I also went to a Rock Symphony Concert, here in Vegas, at our new Smith Center for the Performing Arts. I have been dying to see the Center. The show was great and the venue is beautiful. I wasn’t sure if I could go due to very bad body cramps and being so tired, from Gleevec, days before. I would have given the tickets to my son for him and a friend, but I made it!

Unfortunately, I paid dearly for it, which is usually the case. Hence, I don’t get out much. The show was a couple of hours, but the seat was my enemy. It didn’t feel uncomfortable, but I can’t sit like that for long. So the next day I could barely walk. I didn’t feel better until Tuesday morning. I tried the new pain pills the doctor prescribed, after six hours, I felt some relief.

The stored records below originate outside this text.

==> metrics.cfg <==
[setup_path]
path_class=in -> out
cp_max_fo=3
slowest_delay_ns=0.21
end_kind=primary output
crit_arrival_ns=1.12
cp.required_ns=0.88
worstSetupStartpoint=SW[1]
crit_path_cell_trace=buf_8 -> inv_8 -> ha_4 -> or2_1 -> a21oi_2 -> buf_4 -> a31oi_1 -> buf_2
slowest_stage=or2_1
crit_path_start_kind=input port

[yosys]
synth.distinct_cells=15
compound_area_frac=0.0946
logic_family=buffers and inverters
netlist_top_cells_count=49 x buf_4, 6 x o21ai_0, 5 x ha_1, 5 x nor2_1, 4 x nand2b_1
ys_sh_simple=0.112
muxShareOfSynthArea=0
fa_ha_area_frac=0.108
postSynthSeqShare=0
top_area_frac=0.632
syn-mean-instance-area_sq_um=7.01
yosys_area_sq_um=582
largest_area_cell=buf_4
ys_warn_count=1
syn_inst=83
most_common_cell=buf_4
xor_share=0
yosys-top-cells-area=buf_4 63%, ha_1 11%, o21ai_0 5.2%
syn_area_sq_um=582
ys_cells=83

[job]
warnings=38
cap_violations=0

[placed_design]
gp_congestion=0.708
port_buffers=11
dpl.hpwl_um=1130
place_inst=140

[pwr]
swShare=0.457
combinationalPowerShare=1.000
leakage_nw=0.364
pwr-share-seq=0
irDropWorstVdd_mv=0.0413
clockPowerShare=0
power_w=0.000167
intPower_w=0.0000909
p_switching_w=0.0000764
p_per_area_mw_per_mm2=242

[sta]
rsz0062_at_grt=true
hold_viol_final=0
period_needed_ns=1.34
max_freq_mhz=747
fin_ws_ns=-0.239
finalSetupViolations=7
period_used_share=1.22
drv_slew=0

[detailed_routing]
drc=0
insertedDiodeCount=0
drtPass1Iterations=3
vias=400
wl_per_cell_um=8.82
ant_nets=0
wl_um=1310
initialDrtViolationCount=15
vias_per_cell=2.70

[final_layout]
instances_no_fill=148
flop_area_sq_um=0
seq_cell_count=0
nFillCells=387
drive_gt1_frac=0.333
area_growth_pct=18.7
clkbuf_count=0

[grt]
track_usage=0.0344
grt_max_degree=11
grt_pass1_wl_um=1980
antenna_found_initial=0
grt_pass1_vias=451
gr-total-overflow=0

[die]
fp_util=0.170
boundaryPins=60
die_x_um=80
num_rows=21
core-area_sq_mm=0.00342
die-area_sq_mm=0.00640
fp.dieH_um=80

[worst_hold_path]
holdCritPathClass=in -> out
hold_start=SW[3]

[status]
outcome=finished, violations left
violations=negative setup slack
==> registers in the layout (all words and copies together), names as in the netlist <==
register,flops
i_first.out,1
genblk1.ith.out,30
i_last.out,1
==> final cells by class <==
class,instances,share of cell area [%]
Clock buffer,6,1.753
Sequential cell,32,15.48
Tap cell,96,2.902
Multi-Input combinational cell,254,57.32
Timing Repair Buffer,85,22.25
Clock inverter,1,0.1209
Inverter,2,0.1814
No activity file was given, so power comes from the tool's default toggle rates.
**./constraint.sdc**
```tcl
current_design ca2

set clk_period 1.6
set clk_io_pct 0.2

create_clock -name clk0 -period $clk_period [get_ports {clk}]

set non_clock_inputs [all_inputs -no_clocks]
set_input_delay [expr $clk_period * $clk_io_pct] -clock clk0 $non_clock_inputs
set_output_delay [expr $clk_period * $clk_io_pct] -clock clk0 [all_outputs]
```
**./run.sh**
```bash
#!/bin/bash
# OpenROAD 26Q1-2900-gdf79404cd8, Yosys 0.63+post, stock flow scripts
make -C /OpenROAD-flow-scripts/flow DESIGN_CONFIG=/design/flow/config.mk WORK_HOME=/design/flow/orfs finish
```
**./config.mk**
```make
export PLATFORM = sky130hd
export DESIGN_NAME = ca2
export DESIGN_NICKNAME = ca2
export VERILOG_FILES = /design/flow/design.v
export SDC_FILE = /design/flow/constraint.sdc
export NUM_CORES = 4
export LEC_CHECK = 1
export CORE_AREA = 10 10 92 92
export DIE_AREA = 0 0 102 102
```
$ cat ./constraint.sdc
current_design fifo

set clk_period 3.6
set clk_io_pct 0.2

create_clock -name clk0 -period $clk_period [get_ports {clk}]

set non_clock_inputs [all_inputs -no_clocks]
set_input_delay [expr $clk_period * $clk_io_pct] -clock clk0 $non_clock_inputs
set_output_delay [expr $clk_period * $clk_io_pct] -clock clk0 [all_outputs]
$ cat ./config.mk
export PLATFORM = sky130hd
export DESIGN_NAME = fifo
export DESIGN_NICKNAME = fifo
export VERILOG_FILES = /design/flow/design.v
export SDC_FILE = /design/flow/constraint.sdc
export NUM_CORES = 4
export LEC_CHECK = 1
export CORE_UTILIZATION = 30
export SYNTH_HDL_FRONTEND = slang
$ cat ./run.sh
#!/bin/bash
# OpenROAD 26Q1-2900-gdf79404cd8, Yosys 0.63+post, stock flow scripts
make -C /OpenROAD-flow-scripts/flow DESIGN_CONFIG=/design/flow/config.mk WORK_HOME=/design/flow/orfs finish
**flow/design.v**
```verilog
`timescale 1ns / 1ps
module M_SpiSender(
    input clk,
	 input rst,
    input start,
	 input continued,
	 input [1:0] clkDiv,
    input [7:0] txData,
    output reg [7:0] rxData,
    output reg ready,  
	 output reg returnedValue,  
    output SCK,
    output reg CE,
    output reg MOSI,
    input MISO,
	 input CPOL,
    input CPHA
    );
localparam
	SPI_CMD_READ  = 8'b0000_0011,  
	SPI_CMD_WRITE = 8'b0000_0010;  
	reg returnValue = 0;  
	reg [1:0] longSequenceStep = 0; 	 
	reg enableClk;
	reg resetClk;
	reg [5:0] clock_counter;
   always @(posedge clk)
	begin
		if (resetClk)
			clock_counter <= 0;
		else if (enableClk)
			clock_counter <= clock_counter + 1;
	end
	reg divd_clk;
   always @(posedge clk)
      case (clkDiv[1:0])
         2'b00: divd_clk <= clock_counter[2];
         2'b01: divd_clk <= clock_counter[3];
         2'b10: divd_clk <= clock_counter[4];
         2'b11: divd_clk <= clock_counter[5];
      endcase
	assign SCK = CPOL ? ~divd_clk : divd_clk;
	reg divd_clk_prev;
	always @(posedge clk) divd_clk_prev=divd_clk;
	reg [7:0] txReg;
	reg [7:0] rxReg;
	reg [3:0] bitCount;
	reg [2:0] waitReg;
	localparam
		s_idle 		= 8'b00000001,
		s_wait1		= 8'b00000010,
		s_working 	= 8'b00000100,
		s_wait2 	= 8'b00001000,
		s_finished 	= 8'b00010000,
		s_def 		= 8'b00100000,
		s_2 		= 8'b01000000,
		s_3 		= 8'b10000000;
	reg [7:0] state = s_def;
   always @(negedge clk) begin
		if (rst) begin
			CE 				<= 1;
			state 			<= s_def;
			returnedValue 	<= 0;
			returnValue 	<= 0;
			longSequenceStep<= 2'b0;
			bitCount 		<= 0;
			rxReg 			<= 8'hFF;  
			txReg 			<= 8'hFF;
			MOSI 			<= 1; 
			waitReg 		<= 0;
			enableClk 		<= 0;
			resetClk 		<= 0;
		end
		else if(divd_clk_prev != divd_clk)	begin
			if( (CPHA == 0 && divd_clk == 1) || (CPHA == 1 && divd_clk == 0) ) begin
				rxReg <= {rxReg[6:0], MISO};  
				bitCount <= bitCount + 1;
			end
			else if (	(CPHA == 0 && divd_clk == 0) ||	(CPHA == 1 && divd_clk == 1) ) begin
				if (CPHA == 1'b0 && bitCount == 4'h0) begin 
					txReg <= {txData[6:0], 1'b1}; 
					MOSI <= txData[7]; 
				end
				else if (bitCount != 8)	begin  
					txReg <= {txReg[6:0], 1'b1}; 
					MOSI <= txReg[7]; 
				end
			end
		end
		else
			case (state)
            s_idle : begin
               if (start == 1'b1)
					begin
						enableClk <= 1'b1;
						resetClk <= 0;
						if (CPHA == 1'b0) begin
							txReg <= {txData[6:0], 1'b1}; 
							MOSI <= txData[7]; 
						end
						if (txData == SPI_CMD_READ)
						begin
							returnValue <= 1;
							longSequenceStep <= 2'b00;
						end
						else if (returnValue == 1)
							longSequenceStep <= longSequenceStep + 1;
						ready <= 0;
						returnedValue <= 0;
						if (CE == 1)
						begin
							CE <= 0;
							waitReg <= 0;
							state <= s_wait1;
						end
						else
							state <= s_working;
					end
					else
						ready <= 1;
            end
				s_wait1 : begin
					if (waitReg == 3)
						state <= s_working;
					else
						waitReg <= waitReg + 1;
            end
				s_working : begin
               if (bitCount == 4'h8)
					begin
						rxData <= rxReg;
						if (continued == 0)
						begin
							waitReg <= 0;
							state <= s_wait2;
						end
						else
							state <= s_finished;
					end
            end
				s_wait2 : begin
					if (waitReg == 5)
					begin
						state <= s_finished;
						CE <= 1;
					end
					else
						waitReg <= waitReg + 1;
				end
            s_finished : begin
					enableClk <= 0;
					resetClk <= 1;
					bitCount <= 4'b0;				
					ready <= 1;
					state <= s_idle;
					if (returnValue == 1 && longSequenceStep == 2'b11) begin
						returnedValue <= 1;
						returnValue <= 0;
					end
            end
            s_def : begin
               resetClk <= 1;
					enableClk <= 0;
					bitCount <= 4'b0;	
					ready <= 1;
					state <= s_idle;
            end
            default: begin   
               state <= s_def;
				end
			endcase
		end
endmodule
```
**flow/run.sh**
```bash
#!/bin/bash
# OpenROAD 26Q1-2900-gdf79404cd8, Yosys 0.63+post, stock flow scripts
make -C /OpenROAD-flow-scripts/flow DESIGN_CONFIG=/design/flow/config.mk WORK_HOME=/design/flow/orfs finish
```
**flow/config.mk**
```make
export PLATFORM = sky130hd
export DESIGN_NAME = M_SpiSender
export DESIGN_NICKNAME = M_SpiSender
export VERILOG_FILES = /design/flow/design.v
export SDC_FILE = /design/flow/constraint.sdc
export NUM_CORES = 4
export LEC_CHECK = 1
export CORE_UTILIZATION = 50
```
**flow/constraint.sdc**
```tcl
current_design M_SpiSender

set clk_period 4.0
set clk_io_pct 0.2

create_clock -name clk0 -period $clk_period [get_ports {clk}]

set non_clock_inputs [all_inputs -no_clocks]
set_input_delay [expr $clk_period * $clk_io_pct] -clock clk0 $non_clock_inputs
set_output_delay [expr $clk_period * $clk_io_pct] -clock clk0 [all_outputs]
```
==> out/qor.txt <==
PwrDens -> 441.4 nW/µm²
H-tree depth -> 2
Post-DR wirelength/cell -> 11.80 µm
Initial antenna violation count -> 0
VDD IR max -> 0.3148 mV
Gpl congestion -> 0.8756
Port-buffer cells -> 29
# clock sinks -> 53
Pre-CTS worst setup slack -> -535.6 ps
Top cells, area -> dfxtp_1 33%, edfxtp_1 10%, nor2_1 4.1%
Yosys reg bits -> 53
Worst EP arrival -> 3150 ps
Final Hold Vio Count -> 0
Ys flop type -> dfxtp_1
Most frequent logic cells in the routed design -> 53 x inv_1, 42 x dfxtp_1, 26 x nor2_1, 23 x clkdlybuf4s50_1, 20 x nor3_1
Yosys stat chip area -> 2660 µm²
Pre-antenna DRT Iters -> 4
Sequential fraction of the synthesis area -> 43.27%
Number of global-route vias before repair -> 2009
Crit-path cells -> clkdlybuf4s50_1
CP top delay family -> buffers and inverters
Worst Path Buf+Inv -> 1
Setup-failing EPs final -> 0
Placement Cell Area -> 3147 µm²
Crit Path Max Fanout -> 1
Iteration-0 DRC Markers -> 75
Design area -> 3506 µm²
Vias per inst -> 5.101
Syn_area_per_cell -> 10.04 µm²
Root buf cell -> clkbuf_8
Yosys top cell by area -> dfxtp_1
Max-cap viol count -> 0
Critical Path End Type -> output pin
Worst hold slack -> 437.2 ps
Crit path required time -> 3200 ps
Status -> finished, final reports clean
Log Warnings -> 73
Synth unique cells -> 62
Antenna Nets Post-Route -> 0
Setup Crit Path Kind -> flop to output pin
Max_slew headroom -> 49.72%
Area growth from synthesis to layout -> 31.80%
Layout cell share with drive strength beyond 1 -> 19.44%
Slowest cell on the critical path -> clkdlybuf4s50_1
Dominant logic cell type in the layout -> inv_1
RSZ-0062 raised after global routing -> no
Largest net degree at the start of global routing -> 24
Die width -> 74.94 µm
Total GRT Usage -> 19.72%
ANT cells -> 0
HP Class -> flop to flop
Power Total -> 0.001547 W
CTS tree -> done
Yosys Instances -> 265
Post-synthesis cell count -> 265
Hold-fix buffers at CTS -> 0
Post-synth top area share -> 33.11%
Asr flop ratio synth -> 0%
Number of flops mapped to enable cells by yosys -> 9
Worst path max stage delay -> 460 ps
Yosys warns -> 1
Final Skew -> 62.49 ps
Core ar. -> 5107 µm²
Drt drc -> 0
Gr ovfl total -> 0
Init Core Util -> 52.08%
First-pass GRT wire length -> 8349 µm
Final WS setup -> 47.59 ps
CTS Buf Count -> 5
Die H -> 74.94 µm
Clock slew at reported path FFs -> 40 ps
Leak -> 1.489 nW
Synthesized cell area -> 2660 µm²
Latency at later pin -> 380 ps
DP HPWL -> 3485 µm
Final setup TNS -> 0 ps
Setup crit start kind -> flop
CTS Buffer Depth -> 2
I/O Pins -> 30
Die area -> 5616 µm²
Via count -> 2168
Final Max Tran Viols -> 0
Row cnt -> 26
Routed WL -> 5017 µm
Worst-Margin Slew -> 747.3 ps
-- final cells by class --
| type | count | area (µm²) |
|---|---|---|
| inverters | 8 | 30.03 |
| fillers | 412 | 1602 |
| clock inverters | 48 | 202.7 |
| well taps | 70 | 87.58 |
| repair buffers | 51 | 495.5 |
| clock buffers | 5 | 68.82 |
| flip-flops and latches | 53 | 1154 |
| multi-input cells | 190 | 1468 |
-- report_power, final --
part / internal, W / switching [W]
combinational: 0.000209 / 0.000182
clock: 0.000192 / 0.000312
sequential: 0.000591 / 0.0000609
total: 0.000992 / 0.000556
-- per-layer routing --
layer | GRT usage, % | part of all wire [%]
met1 | 28.36 | 52
met5 | 0 | 0
met2 | 29.83 | 43
met3 | 6.377 | 3.8
met4 | 5.031 | 0.66
-- cell usage after synthesis (all sizes together) (3+ instances only) --
master,instances
nor2,30
edfxtp,9
mux2i,3
xor2,6
nand3,3
ha,7
nand3b,3
nor2b,11
nand2b,9
mux2,11
xnor2,4
a211o,9
dfxtp,44
clkbuf,8
nand2,7
nor4,6
nand4,4
nor3,21
buf,5
a21oi,19
inv,9
-- through the flow --
stage	utilization (%)	cells
global route	68.64	425
floorplan	-	265
CTS	67.15	424
global placement	61.61	372
detailed placement	61.61	372
finish	68.64	425
-- worst register-to-register path: stages (launching register included) --
cell and delay (ps):
dfxtp_1 400, xnor2_2 370, o31ai_4 180, a2111oi_2 240
buf_4 210, nor2b_1 50, a211o_1 250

I went to a new critique group on the 18th. It was in the morning, which is bad for me, but I had RSVP’d on a good day, and so I went. The room was freezing, and I knew I was in trouble, plus it was three hours vs. the scheduled two hours. Now the chair didn’t feel like it was going to be a problem and I was free to move around, but oh my god, that night, did I suffer. That too lasted for a couple of days.

So, on the whole, I got to go out a few times and I know I have problems and sometimes suffer, but I feel grateful that I got to a movie and a show. I won’t attend the critique class again.

My only doctor appointment in August was with my primary doctor for my yearly exam and mammogram. Results were good, so I’m done with that until next year.

I was going to go back to the pool today, as a matter of fact. I was going to go against the doctor’s orders. I was in such pain after the concert, like I said before, my hip pain was just unbearable. So I got mad at myself and decided I was going to get in that pool for therapy no matter what. I can’t describe how good that warm pool feels; the exercises just make my body feel great.

I thought and thought, and I came up with, I’ll go to the actual arthritis class at 10 a.m., Mon and Wed. This way there is less risk of splashing for my ear. My ear is the reason I am banned from the pool until my next ear doctor visit in Nov. I was all psyched to go! Then, hours later, I remembered, that class does all the exercises standing. I can’t do that. That’s why I can’t walk any distance or stand still at all. When I go myself, I use the noodles to hold me up and I go from one end of the pool to the other doing my exercises. So, I’m back to following doctors’ orders, I just can’t risk getting water in my ear. Vaseline covered cotton balls and swim hats included, doctor said no. SIGH.

I LOVE writing my novel! I have made friends with authors on line and they have been offering advice. How cool is that?
My son’s first CD is out, how cool is that?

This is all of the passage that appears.